What the task asks — Starting at the first line of the records below, transcribe each line exactly, ending with the line that contains "multi-input cells | 159 | 1060 | 0.504".

+++

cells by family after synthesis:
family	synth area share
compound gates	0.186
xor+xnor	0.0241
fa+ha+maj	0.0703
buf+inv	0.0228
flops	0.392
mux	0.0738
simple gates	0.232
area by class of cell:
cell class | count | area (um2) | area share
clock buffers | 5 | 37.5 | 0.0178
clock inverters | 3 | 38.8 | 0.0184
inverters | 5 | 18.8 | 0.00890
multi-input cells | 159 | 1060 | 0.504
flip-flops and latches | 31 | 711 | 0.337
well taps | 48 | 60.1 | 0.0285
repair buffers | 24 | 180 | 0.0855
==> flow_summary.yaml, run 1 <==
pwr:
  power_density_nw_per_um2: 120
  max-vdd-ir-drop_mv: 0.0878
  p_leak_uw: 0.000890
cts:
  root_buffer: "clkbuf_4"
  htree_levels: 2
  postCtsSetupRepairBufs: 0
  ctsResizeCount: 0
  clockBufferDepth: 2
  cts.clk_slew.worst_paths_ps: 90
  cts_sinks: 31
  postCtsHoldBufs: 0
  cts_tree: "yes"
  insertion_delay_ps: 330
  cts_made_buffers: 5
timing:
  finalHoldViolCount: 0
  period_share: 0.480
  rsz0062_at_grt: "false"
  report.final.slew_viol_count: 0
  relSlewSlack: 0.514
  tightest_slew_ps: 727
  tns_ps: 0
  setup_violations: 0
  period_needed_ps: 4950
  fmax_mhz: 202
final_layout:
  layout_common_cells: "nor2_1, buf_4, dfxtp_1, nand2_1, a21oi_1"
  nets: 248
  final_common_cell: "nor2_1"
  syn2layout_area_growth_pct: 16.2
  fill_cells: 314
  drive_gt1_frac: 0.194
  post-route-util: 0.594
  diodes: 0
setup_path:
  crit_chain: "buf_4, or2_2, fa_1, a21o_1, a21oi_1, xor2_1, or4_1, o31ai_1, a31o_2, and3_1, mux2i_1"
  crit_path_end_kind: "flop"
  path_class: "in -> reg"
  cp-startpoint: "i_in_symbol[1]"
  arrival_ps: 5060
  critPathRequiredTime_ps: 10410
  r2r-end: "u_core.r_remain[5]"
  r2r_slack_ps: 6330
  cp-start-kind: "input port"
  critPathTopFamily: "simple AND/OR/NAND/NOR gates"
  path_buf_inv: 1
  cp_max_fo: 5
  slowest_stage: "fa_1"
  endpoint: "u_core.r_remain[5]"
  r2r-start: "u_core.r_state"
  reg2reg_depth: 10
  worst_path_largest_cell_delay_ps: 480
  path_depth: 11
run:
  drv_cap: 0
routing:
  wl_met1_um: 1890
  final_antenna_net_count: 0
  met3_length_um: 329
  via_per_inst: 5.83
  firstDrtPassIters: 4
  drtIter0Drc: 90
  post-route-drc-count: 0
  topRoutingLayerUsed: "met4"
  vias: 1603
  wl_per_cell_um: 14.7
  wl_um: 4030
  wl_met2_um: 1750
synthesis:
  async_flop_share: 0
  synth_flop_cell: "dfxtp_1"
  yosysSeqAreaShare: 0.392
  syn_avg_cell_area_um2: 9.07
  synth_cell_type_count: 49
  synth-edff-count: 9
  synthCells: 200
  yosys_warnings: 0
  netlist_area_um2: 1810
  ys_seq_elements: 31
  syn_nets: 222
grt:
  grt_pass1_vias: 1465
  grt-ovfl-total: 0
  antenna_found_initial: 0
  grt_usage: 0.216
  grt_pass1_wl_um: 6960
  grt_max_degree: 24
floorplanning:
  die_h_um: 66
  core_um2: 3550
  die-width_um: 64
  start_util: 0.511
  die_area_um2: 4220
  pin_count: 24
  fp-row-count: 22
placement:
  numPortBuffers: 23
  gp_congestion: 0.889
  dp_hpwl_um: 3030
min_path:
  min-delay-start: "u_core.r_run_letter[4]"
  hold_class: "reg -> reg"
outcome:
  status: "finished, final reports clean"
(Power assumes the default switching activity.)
<file path="config.mk">
export PLATFORM = sky130hd
export DESIGN_NAME = graph_walk_bfs_dfs_flat
export DESIGN_NICKNAME = d
export VERILOG_FILES = /design/src/sv/gw_pkg.sv /design/src/sv/gw_if.sv /design/src/sv/graph_walk_bfs_dfs.sv /design/src/sv/gw_ctrl.sv /design/src/sv/gw_dp.sv /design/src/flat_wrapper.sv
export SDC_FILE = /design/constraint.sdc
export NUM_CORES = 1
export LEC_CHECK = 0
export BUFFER_PORTS_ARGS = -buffer_cell sky130_fd_sc_hd__buf_2
export CORE_ASPECT_RATIO = 0.75
export CORE_MARGIN = 4
export CORE_UTILIZATION = 60
export DETAILED_ROUTE_END_ITERATION = 7
export PLACE_DENSITY = 0.84
export SLEW_MARGIN = 20
export SYNTH_ARGS = -nofsm -noshare
export SYNTH_HDL_FRONTEND = slang
export SYNTH_SLANG_ARGS = --single-unit
</file>
<file path="constraint.sdc">
create_clock -name clk -period 13.37 [get_ports clk]
set_clock_uncertainty 0.1 [all_clocks]
set_input_delay 1.337 -clock clk [delete_from_list [all_inputs] [get_ports clk]]
set_output_delay 1.337 -clock clk [all_outputs]
set_load 0.01 [all_outputs]
</file>
<file path="src/sv/gw_pkg.sv">
// graph walk package: field widths, item codes and the command/status structs
// shared by the controller and the datapath; no dependencies
package gw_pkg;

	localparam int NODE_W   = 5;
	localparam int MODE_W   = 2;
	localparam int STATUS_W = 2;

	localparam logic [MODE_W-1:0] MODE_EDGE  = 2'd0;
	localparam logic [MODE_W-1:0] MODE_WALK  = 2'd1;
	localparam logic [MODE_W-1:0] MODE_CLEAR = 2'd2;

	localparam logic [STATUS_W-1:0] ST_OK    = 2'd0;
	localparam logic [STATUS_W-1:0] ST_FULL  = 2'd1;
	localparam logic [STATUS_W-1:0] ST_RANGE = 2'd2;

	// which node drives the degree read and the neighbor table address
	typedef enum logic [1:0] {
		SEL_A   = 2'd0,
		SEL_B   = 2'd1,
		SEL_CUR = 2'd2
	} node_sel_t;

	typedef enum logic {
		OUT_STATUS = 1'b0,
		OUT_PEND   = 1'b1
	} out_src_t;

	typedef struct packed {
		node_sel_t              deg_sel;
		logic                   du_latch;
		logic                   deg_clear;
		logic                   edge_wr;
		logic                   walk_init;
		logic                   pop;
		logic                   cur_latch;
		logic                   load_start;
		logic                   load_rd;
		logic                   scan_start;
		logic                   scan_step;
		logic                   pick;
		logic                   out_load;
		out_src_t               out_src;
		logic [STATUS_W-1:0]    out_status;
		logic                   out_last;
	} gw_cmd_t;

	typedef struct packed {
		logic [MODE_W-1:0] mode;
		logic              a_ok;
		logic              b_ok;
		logic              room;
		logic              list_empty;
		logic              out_free;
		logic              pend_v;
		logic              idx_end;
		logic              have_best;
	} gw_stat_t;

endpackage

</file>
<file path="src/sv/gw_if.sv">
// channel interfaces of the graph walk block: input item and result item
// depends on gw_pkg for the field widths
interface gw_in_if
	import gw_pkg::*;
();
	logic              valid;
	logic              ready;
	logic [MODE_W-1:0] mode;
	logic [NODE_W-1:0] node_a;
	logic [NODE_W-1:0] node_b;

	modport source (output valid, output mode, output node_a, output node_b, input ready);
	modport sink (input valid, input mode, input node_a, input node_b, output ready);
endinterface

interface gw_out_if
	import gw_pkg::*;
();
	logic                valid;
	logic                ready;
	logic [NODE_W-1:0]   visited_node;
	logic [STATUS_W-1:0] status;
	logic                last;

	modport source (output valid, output visited_node, output status, output last, input ready);
	modport sink (input valid, input visited_node, input status, input last, output ready);
endinterface

</file>
<file path="src/sv/graph_walk_bfs_dfs.sv">
// graph walk top level: joins the controller and the datapath to the channels
// depends on gw_pkg, gw_if, gw_ctrl and gw_dp
//
// Holds an undirected graph of NODES nodes (numbered from 1) with up to
// MAX_DEGREE neighbors per node and walks it breadth-first (walk_kind 0,
// queue, ascending neighbors) or depth-first (walk_kind 1, stack, descending
// neighbors, marked when pushed). Items are taken one at a time; a result may
// still wait at the output while the next item is accepted. For each explored
// node the neighbor row scan in the datapath picks the next neighbor in sorted
// order with one pass over the row, one entry a cycle.
module graph_walk_bfs_dfs
	import gw_pkg::*;
#(
	parameter int NODES      = 16,
	parameter int MAX_DEGREE = 4
) (
	input  logic     clk,
	input  logic     arst_n,
	gw_in_if.sink    item,
	gw_out_if.source result,
	input  logic     cfg_we,
	input  logic     cfg_wdata
);

	gw_cmd_t  cmd;
	gw_stat_t stat;
	logic     ready;
	logic     accept;

	assign item.ready = ready;
	assign accept     = item.valid && ready;

	gw_ctrl u_ctrl (
		.clk    (clk),
		.arst_n (arst_n),
		.accept (accept),
		.stat   (stat),
		.ready  (ready),
		.cmd    (cmd)
	);

	gw_dp #(
		.NODES      (NODES),
		.MAX_DEGREE (MAX_DEGREE)
	) u_dp (
		.clk        (clk),
		.arst_n     (arst_n),
		.accept     (accept),
		.mode       (item.mode),
		.node_a     (item.node_a),
		.node_b     (item.node_b),
		.cfg_we     (cfg_we),
		.cfg_wdata  (cfg_wdata),
		.cmd        (cmd),
		.stat       (stat),
		.out_ready  (result.ready),
		.out_valid  (result.valid),
		.out_node   (result.visited_node),
		.out_status (result.status),
		.out_last   (result.last)
	);

endmodule

</file>
<file path="src/sv/gw_ctrl.sv">
// graph walk controller: one-hot state machine that sequences edge adds,
// clears and walks; depends on gw_pkg for the command and status structs
module gw_ctrl
	import gw_pkg::*;
(
	input  logic     clk,
	input  logic     arst_n,
	input  logic     accept,
	input  gw_stat_t stat,
	output logic     ready,
	output gw_cmd_t  cmd
);

	typedef enum logic [14:0] {
		S_IDLE       = 15'h0001,
		S_DECODE     = 15'h0002,
		S_EDGE_A     = 15'h0004,
		S_EDGE_B     = 15'h0008,
		S_EDGE_W1    = 15'h0010,
		S_EDGE_W2    = 15'h0020,
		S_RESULT     = 15'h0040,
		S_WALK_INIT  = 15'h0080,
		S_POP        = 15'h0100,
		S_TAKE       = 15'h0200,
		S_LOAD_START = 15'h0400,
		S_LOAD       = 15'h0800,
		S_SCAN       = 15'h1000,
		S_PICK       = 15'h2000,
		S_FINAL      = 15'h4000
	} state_t;

	state_t              state_q, state_d;
	logic [STATUS_W-1:0] st_q, st_d;

	always_ff @(posedge clk or negedge arst_n) begin
		if (!arst_n) begin
			state_q <= S_IDLE;
			st_q    <= ST_OK;
		end else begin
			state_q <= state_d;
			st_q    <= st_d;
		end
	end

	assign ready = (state_q == S_IDLE);

	always_comb begin
		state_d     = state_q;
		st_d        = st_q;
		cmd         = '0;
		cmd.deg_sel = SEL_CUR;
		unique case (state_q)
			S_IDLE: begin
				if (accept) state_d = S_DECODE;
			end
			S_DECODE: begin
				case (stat.mode)
					MODE_EDGE: begin
						if (stat.a_ok && stat.b_ok) begin
							state_d = S_EDGE_A;
						end else begin
							st_d    = ST_RANGE;
							state_d = S_RESULT;
						end
					end
					MODE_WALK: begin
						if (stat.a_ok) begin
							state_d = S_WALK_INIT;
						end else begin
							st_d    = ST_RANGE;
							state_d = S_RESULT;
						end
					end
					MODE_CLEAR: begin
						cmd.deg_clear = 1'b1;
						st_d          = ST_OK;
						state_d       = S_RESULT;
					end
					default: state_d = S_IDLE;
				endcase
			end
			S_EDGE_A: begin
				cmd.deg_sel  = SEL_A;
				cmd.du_latch = 1'b1;
				state_d      = S_EDGE_B;
			end
			S_EDGE_B: begin
				cmd.deg_sel = SEL_B;
				if (stat.room) begin
					state_d = S_EDGE_W1;
				end else begin
					st_d    = ST_FULL;
					state_d = S_RESULT;
				end
			end
			S_EDGE_W1: begin
				cmd.deg_sel = SEL_A;
				cmd.edge_wr = 1'b1;
				state_d     = S_EDGE_W2;
			end
			S_EDGE_W2: begin
				cmd.deg_sel = SEL_B;
				cmd.edge_wr = 1'b1;
				st_d        = ST_OK;
				state_d     = S_RESULT;
			end
			S_RESULT: begin
				if (stat.out_free) begin
					cmd.out_load   = 1'b1;
					cmd.out_src    = OUT_STATUS;
					cmd.out_status = st_q;
					cmd.out_last   = 1'b1;
					state_d        = S_IDLE;
				end
			end
			S_WALK_INIT: begin
				cmd.walk_init = 1'b1;
				state_d       = S_POP;
			end
			S_POP: begin
				if (stat.list_empty) begin
					state_d = S_FINAL;
				end else begin
					cmd.pop = 1'b1;
					state_d = S_TAKE;
				end
			end
			S_TAKE: begin
				// the node before this one goes out now, it is not the last
				if (!stat.pend_v || stat.out_free) begin
					cmd.cur_latch  = 1'b1;
					cmd.out_load   = stat.pend_v;
					cmd.out_src    = OUT_PEND;
					cmd.out_status = ST_OK;
					state_d        = S_LOAD_START;
				end
			end
			S_LOAD_START: begin
				cmd.load_start = 1'b1;
				state_d        = S_LOAD;
			end
			S_LOAD: begin
				if (stat.idx_end) begin
					cmd.scan_start = 1'b1;
					state_d        = S_SCAN;
				end else begin
					cmd.load_rd = 1'b1;
				end
			end
			S_SCAN: begin
				if (stat.idx_end) begin
					state_d = S_PICK;
				end else begin
					cmd.scan_step = 1'b1;
				end
			end
			S_PICK: begin
				cmd.pick = 1'b1;
				state_d  = stat.have_best ? S_SCAN : S_POP;
			end
			S_FINAL: begin
				if (stat.out_free) begin
					cmd.out_load   = 1'b1;
					cmd.out_src    = OUT_PEND;
					cmd.out_status = ST_OK;
					cmd.out_last   = 1'b1;
					state_d        = S_IDLE;
				end
			end
			default: state_d = S_IDLE;
		endcase
	end

endmodule

</file>
<file path="src/sv/gw_dp.sv">
// graph walk datapath: neighbor table, degree counts, visited marks, work list,
// neighbor row scan and output register; depends on gw_pkg
module gw_dp
	import gw_pkg::*;
#(
	parameter int NODES      = 16,
	parameter int MAX_DEGREE = 4
) (
	input  logic                clk,
	input  logic                arst_n,
	input  logic                accept,
	input  logic [MODE_W-1:0]   mode,
	input  logic [NODE_W-1:0]   node_a,
	input  logic [NODE_W-1:0]   node_b,
	input  logic                cfg_we,
	input  logic                cfg_wdata,
	input  gw_cmd_t             cmd,
	output gw_stat_t            stat,
	input  logic                out_ready,
	output logic                out_valid,
	output logic [NODE_W-1:0]   out_node,
	output logic [STATUS_W-1:0] out_status,
	output logic                out_last
);

	localparam int NIW = $clog2(NODES);
	localparam int PW  = $clog2(NODES + 1);
	localparam int DW  = $clog2(MAX_DEGREE + 1);
	localparam int RIW = (MAX_DEGREE > 1) ? $clog2(MAX_DEGREE) : 1;
	localparam int NE  = NODES * MAX_DEGREE;
	localparam int AW  = (NE > 1) ? $clog2(NE) : 1;
	localparam int CW  = NODE_W + 2;

	localparam logic [CW-1:0] NODES_C = CW'(NODES);
	localparam logic [DW:0]   MAXD_C  = (DW + 1)'(MAX_DEGREE);
	localparam logic [PW-1:0] NODES_P = PW'(NODES);

	function automatic logic node_ok(input logic [NODE_W-1:0] n);
		return (n != '0) && ({2'b00, n} <= NODES_C);
	endfunction

	function automatic logic [NIW-1:0] nidx(input logic [NODE_W-1:0] n);
		return NIW'(n - NODE_W'(1));
	endfunction

	logic                wk_q;
	logic [MODE_W-1:0]   mode_q;
	logic [NODE_W-1:0]   a_q, b_q;

	logic [DW-1:0]       deg_q [NODES];
	logic [DW-1:0]       du_q;
	logic [NODE_W-1:0]   nbr_mem [NE];
	logic [NODE_W-1:0]   nbr_rd_q;
	logic [NODE_W-1:0]   wl_mem [NODES];
	logic [NODE_W-1:0]   wl_rd_q;
	logic [PW-1:0]       head_q, tail_q;
	logic [NODES-1:0]    vis_q;

	logic [NODE_W-1:0]   cur_q;
	logic [DW-1:0]       dcur_q, idx_q;
	logic                ld_v_q;
	logic [RIW-1:0]      ld_idx_q;
	logic [NODE_W-1:0]   row_q [MAX_DEGREE];
	logic [NODE_W-1:0]   prev_q, best_q, pend_q;
	logic                have_prev_q, have_best_q, pend_v_q;

	logic                out_valid_q, out_last_q;
	logic [NODE_W-1:0]   out_node_q;
	logic [STATUS_W-1:0] out_status_q;

	logic [NODE_W-1:0]   sel_node;
	logic [DW-1:0]       sel_deg;
	logic [DW-1:0]       nb_slot;
	logic [AW-1:0]       nb_addr;
	logic [NODE_W-1:0]   nb_wdata;
	logic [PW-1:0]       pop_pos;
	logic [NODE_W-1:0]   row_v;
	logic                after_prev, before_best, best_vis, push, out_free;
	logic                wl_we;
	logic [NIW-1:0]      wl_waddr;
	logic [NODE_W-1:0]   wl_wdata;

	always_comb begin
		unique case (cmd.deg_sel)
			SEL_A:   sel_node = a_q;
			SEL_B:   sel_node = b_q;
			default: sel_node = cur_q;
		endcase
	end

	assign sel_deg  = deg_q[nidx(sel_node)];
	assign nb_slot  = cmd.load_rd ? idx_q : sel_deg;
	assign nb_addr  = AW'(nidx(sel_node)) * AW'(MAX_DEGREE) + AW'(nb_slot);
	assign nb_wdata = (cmd.deg_sel == SEL_A) ? b_q : a_q;

	// stack pops from the top, queue from the head
	assign pop_pos  = wk_q ? (tail_q - PW'(1)) : head_q;

	assign row_v       = row_q[idx_q[RIW-1:0]];
	assign after_prev  = !have_prev_q || (wk_q ? (row_v < prev_q) : (row_v > prev_q));
	assign before_best = !have_best_q || (wk_q ? (row_v > best_q) : (row_v < best_q));
	assign best_vis    = vis_q[nidx(best_q)];
	assign push        = cmd.pick && have_best_q && !best_vis;
	assign out_free    = !out_valid_q || out_ready;

	assign wl_we    = cmd.walk_init || (push && (tail_q < NODES_P));
	assign wl_waddr = cmd.walk_init ? '0 : tail_q[NIW-1:0];
	assign wl_wdata = cmd.walk_init ? a_q : best_q;

	always_comb begin
		stat.mode       = mode_q;
		stat.a_ok       = node_ok(a_q);
		stat.b_ok       = node_ok(b_q);
		// a self loop needs two free entries in the same list
		if (a_q == b_q) begin
			stat.room = ({1'b0, du_q} + (DW + 1)'(2)) <= MAXD_C;
		end else begin
			stat.room = ({1'b0, du_q} < MAXD_C) && ({1'b0, sel_deg} < MAXD_C);
		end
		stat.list_empty = wk_q ? (tail_q == '0) : (head_q == tail_q);
		stat.out_free   = out_free;
		stat.pend_v     = pend_v_q;
		stat.idx_end    = (idx_q == dcur_q);
		stat.have_best  = have_best_q;
	end

	// neighbor table
	always_ff @(posedge clk) begin
		if (cmd.edge_wr) nbr_mem[nb_addr] <= nb_wdata;
		if (cmd.load_rd) nbr_rd_q <= nbr_mem[nb_addr];
	end

	// work list: queue or stack
	always_ff @(posedge clk) begin
		if (wl_we) wl_mem[wl_waddr] <= wl_wdata;
		if (cmd.pop) wl_rd_q <= wl_mem[pop_pos[NIW-1:0]];
	end

	always_ff @(posedge clk or negedge arst_n) begin
		if (!arst_n) begin
			wk_q        <= 1'b0;
			deg_q       <= '{default: '0};
			vis_q       <= '0;
			head_q      <= '0;
			tail_q      <= '0;
			ld_v_q      <= 1'b0;
			have_prev_q <= 1'b0;
			have_best_q <= 1'b0;
			pend_v_q    <= 1'b0;
			out_valid_q <= 1'b0;
		end else begin
			if (cfg_we) wk_q <= cfg_wdata;

			if (cmd.deg_clear) begin
				deg_q <= '{default: '0};
			end else if (cmd.edge_wr) begin
				deg_q[nidx(sel_node)] <= sel_deg + DW'(1);
			end

			if (cmd.walk_init) begin
				// only the start node is marked
				vis_q    <= NODES'(1) << nidx(a_q);
				head_q   <= '0;
				tail_q   <= PW'(1);
				pend_v_q <= 1'b0;
			end else if (cmd.pop) begin
				if (wk_q) tail_q <= tail_q - PW'(1);
				else head_q <= head_q + PW'(1);
			end else if (push) begin
				vis_q[nidx(best_q)] <= 1'b1;
				if (tail_q < NODES_P) tail_q <= tail_q + PW'(1);
			end

			if (cmd.cur_latch) pend_v_q <= 1'b1;

			ld_v_q <= cmd.load_rd;

			if (cmd.scan_start) begin
				have_prev_q <= 1'b0;
				have_best_q <= 1'b0;
			end else if (cmd.scan_step) begin
				if (after_prev && before_best) have_best_q <= 1'b1;
			end else if (cmd.pick) begin
				if (have_best_q) have_prev_q <= 1'b1;
				have_best_q <= 1'b0;
			end

			if (cmd.out_load) out_valid_q <= 1'b1;
			else if (out_ready) out_valid_q <= 1'b0;
		end
	end

	always_ff @(posedge clk) begin
		if (accept) begin
			mode_q <= mode;
			a_q    <= node_a;
			b_q    <= node_b;
		end
		if (cmd.du_latch) du_q <= sel_deg;
		if (cmd.cur_latch) begin
			cur_q  <= wl_rd_q;
			pend_q <= wl_rd_q;
		end
		if (ld_v_q) row_q[ld_idx_q] <= nbr_rd_q;
		if (cmd.load_rd) ld_idx_q <= idx_q[RIW-1:0];

		if (cmd.load_start) begin
			dcur_q <= sel_deg;
			idx_q  <= '0;
		end else if (cmd.load_rd) begin
			idx_q <= idx_q + DW'(1);
		end else if (cmd.scan_start) begin
			idx_q <= '0;
		end else if (cmd.scan_step) begin
			if (after_prev && before_best) best_q <= row_v;
			idx_q <= idx_q + DW'(1);
		end else if (cmd.pick) begin
			if (have_best_q) prev_q <= best_q;
			idx_q <= '0;
		end

		if (cmd.out_load) begin
			out_node_q   <= (cmd.out_src == OUT_PEND) ? pend_q : '0;
			out_status_q <= cmd.out_status;
			out_last_q   <= cmd.out_last;
		end
	end

	assign out_valid  = out_valid_q;
	assign out_node   = out_node_q;
	assign out_status = out_status_q;
	assign out_last   = out_last_q;

endmodule
</file>
<file path="src/flat_wrapper.sv">
// flat-port wrapper written by rule: the top's interface ports become plain ports
module graph_walk_bfs_dfs_flat import gw_pkg::*;
#(
	parameter int NODES      = 16,
	parameter int MAX_DEGREE = 4
)
  (clk, arst_n, cfg_we, cfg_wdata, item_valid, item_mode, item_node_a, item_node_b, item_ready, result_valid, result_visited_node, result_status, result_last, result_ready);
  gw_in_if item_i ();
  gw_out_if result_i ();
  input  logic clk;
  input  logic arst_n;
  input  logic cfg_we;
  input  logic cfg_wdata;
  input wire logic [$bits(item_i.valid)-1:0] item_valid;
  input wire logic [$bits(item_i.mode)-1:0] item_mode;
  input wire logic [$bits(item_i.node_a)-1:0] item_node_a;
  input wire logic [$bits(item_i.node_b)-1:0] item_node_b;
  output wire logic [$bits(item_i.ready)-1:0] item_ready;
  output wire logic [$bits(result_i.valid)-1:0] result_valid;
  output wire logic [$bits(result_i.visited_node)-1:0] result_visited_node;
  output wire logic [$bits(result_i.status)-1:0] result_status;
  output wire logic [$bits(result_i.last)-1:0] result_last;
  input wire logic [$bits(result_i.ready)-1:0] result_ready;
  assign item_i.valid = item_valid;
  assign item_i.mode = item_mode;
  assign item_i.node_a = item_node_a;
  assign item_i.node_b = item_node_b;
  assign item_ready = item_i.ready;
  assign result_valid = result_i.valid;
  assign result_visited_node = result_i.visited_node;
  assign result_status = result_i.status;
  assign result_last = result_i.last;
  assign result_i.ready = result_ready;
  graph_walk_bfs_dfs #(.NODES(NODES), .MAX_DEGREE(MAX_DEGREE)) u_core (.clk(clk), .arst_n(arst_n), .item(item_i), .result(result_i), .cfg_we(cfg_we), .cfg_wdata(cfg_wdata));
endmodule
</file>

+++

Task output —
cells by family after synthesis:
family	synth area share
compound gates	0.186
xor+xnor	0.0241
fa+ha+maj	0.0703
buf+inv	0.0228
flops	0.392
mux	0.0738
simple gates	0.232
area by class of cell:
cell class | count | area (um2) | area share
clock buffers | 5 | 37.5 | 0.0178
clock inverters | 3 | 38.8 | 0.0184
inverters | 5 | 18.8 | 0.00890
multi-input cells | 159 | 1060 | 0.504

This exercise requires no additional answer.